Fast feature extraction (without data augmentation)#

  • Build Dense neural net (with Dropout)

  • Run every batch through the pre-trained (frozen) convolutional base

class ImageClassifier(pl.LightningModule):
    def __init__(self, conv_base, input_dim):
        super().__init__()
        self.conv_base = conv_base  # Keep conv layers
        self.conv_base.eval()  # Set to eval mode
        for param in self.conv_base.parameters():
            param.requires_grad = False  # Freeze convolutional layers
        self.classifier = nn.Sequential(
            nn.Linear(input_dim, 256),
            nn.ReLU(),
            nn.Dropout(0.5),
            nn.Linear(256, 1),
        )
        self.criterion = nn.BCELoss()
    def forward(self, x):
        with torch.no_grad():  # Prevent gradients in conv layers
            features = self.conv_base(x)
            features = features.view(features.size(0), -1)  # Flatten
        return self.classifier(features)

Create and train the model

# Get pretrained network
conv_base = vgg16(pretrained=True).features.to(accelerator)
input_dim = 512 * 7 * 7  # Feature map size from VGG16

# Initialize DataModule and Model
model = ImageClassifier(conv_base, input_dim)
data_module = ImageDataModule(train_dir, val_dir)
# Train
trainer = pl.Trainer(
    max_epochs=EPOCHS,
    accelerator=accelerator,
)
trainer.fit(model, data_module)
Hide code cell source
# Hyperparameters
BATCH_SIZE = 32
EPOCHS = 30
LEARNING_RATE = 1e-4
IMAGE_SIZE = (150, 150)

# Define DataModule
class ImageDataModule(pl.LightningDataModule):
    def __init__(self, train_dir, val_dir, batch_size=BATCH_SIZE):
        super().__init__()
        self.train_dir = train_dir
        self.val_dir = val_dir
        self.batch_size = batch_size
        self.transform = transforms.Compose([
            transforms.Resize(IMAGE_SIZE),
            transforms.ToTensor(),
            transforms.Normalize(mean=[0.485, 0.456, 0.406], std=[0.229, 0.224, 0.225])
        ])

    def setup(self, stage=None):
        self.train_dataset = datasets.ImageFolder(self.train_dir, transform=self.transform)
        self.val_dataset = datasets.ImageFolder(self.val_dir, transform=self.transform)

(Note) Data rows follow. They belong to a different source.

$ cat src/hw/rtl/rcsc_pkg.sv
// Shared types and constants for the RC stick conditioner.
// Used by every module under hw/rtl; depends on nothing else.
package rcsc_pkg;

    // Field widths
    localparam int PULSE_W = 11;
    localparam int EXPO_W  = 9;
    localparam int CMD_W   = 10;
    localparam int MODE_W  = 2;

    // Number of register stages in the datapath
    localparam int NUM_STAGES = 8;

    // APB register map
    localparam int ADDR_W = 4;
    localparam int DATA_W = 32;

    typedef enum logic [1:0] {
        REG_CURVE_BLEND      = 2'd0,
        REG_THROTTLE_FLOOR   = 2'd1,
        REG_THROTTLE_CEILING = 2'd2,
        REG_STICK_CENTER     = 2'd3
    } reg_index_t;

    // Register reset values
    localparam logic [EXPO_W-1:0]  EXPO_RESET     = 9'd0;
    localparam logic [PULSE_W-1:0] FLOOR_RESET    = 11'd1000;
    localparam logic [PULSE_W-1:0] CEILING_RESET  = 11'd2000;
    localparam logic [PULSE_W-1:0] CENTER_RESET   = 11'd1500;

    // Flight mode codes and the aux thresholds that select them
    typedef enum logic [MODE_W-1:0] {
        PILOT_RATE      = 2'd0,
        PILOT_ACRO      = 2'd1,
        PILOT_STABILIZE = 2'd2
    } pilot_mode_t;

    localparam logic [PULSE_W-1:0] MODE_LOW_EDGE  = 11'd1300;
    localparam logic [PULSE_W-1:0] MODE_HIGH_EDGE = 11'd1700;

    // Expo curve constants: q = N / (256 * 250000), N / 2^12 / 15625
    localparam logic signed [9:0]  EXPO_ONE     = 10'sd256;
    localparam logic signed [18:0] EXPO_SCALE   = 19'sd250000;
    localparam logic [42:0]        SAT_LEVEL    = 43'd32000000000;
    localparam logic [13:0]        DIV_ODD      = 14'd15625;
    localparam logic [18:0]        DIV_RECIP    = 19'd274877;
    localparam logic [8:0]         CMD_LIMIT    = 9'd500;

    // Configuration registers as seen by the datapath
    typedef struct packed {
        logic [EXPO_W-1:0]  curve_blend;
        logic [PULSE_W-1:0] throttle_floor;
        logic [PULSE_W-1:0] throttle_ceiling;
        logic [PULSE_W-1:0] stick_center;
    } cfg_t;

endpackage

    def train_dataloader(self):
        return DataLoader(self.train_dataset, batch_size=self.batch_size, shuffle=True)

    def val_dataloader(self):
        return DataLoader(self.val_dataset, batch_size=self.batch_size, shuffle=False)


# Define Model
class ImageClassifier(pl.LightningModule):
    def __init__(self, conv_base, input_dim):
        super().__init__()
        self.conv_base = conv_base  # Keep conv layers
        self.conv_base.eval()  # Set to eval mode (but still in model)
        for param in self.conv_base.parameters():
            param.requires_grad = False  # Freeze convolutional layers

        self.classifier = nn.Sequential(
            nn.Linear(input_dim, 256),
            nn.ReLU(),
            nn.Dropout(0.5),
            nn.Linear(256, 1),
            nn.Sigmoid()
        )
        self.criterion = nn.BCELoss()

    def forward(self, x):
        with torch.no_grad():  # Prevent gradients in conv layers
            features = self.conv_base(x)
            features = features.view(features.size(0), -1)  # Flatten
        return self.classifier(features)

    def training_step(self, batch, batch_idx):
        inputs, targets = batch
        outputs = self(inputs)  # Forward pass includes feature extraction
        loss = self.criterion(outputs, targets)
        self.log("train_loss", loss, prog_bar=True)
        return loss

    def validation_step(self, batch, batch_idx):
        inputs, targets = batch
        outputs = self(inputs)
        loss = self.criterion(outputs, targets)
        predicted = (outputs > 0.5).float()
        accuracy = (predicted == targets).float().mean()
        self.log("val_loss", loss, prog_bar=True)
        self.log("val_acc", accuracy, prog_bar=True)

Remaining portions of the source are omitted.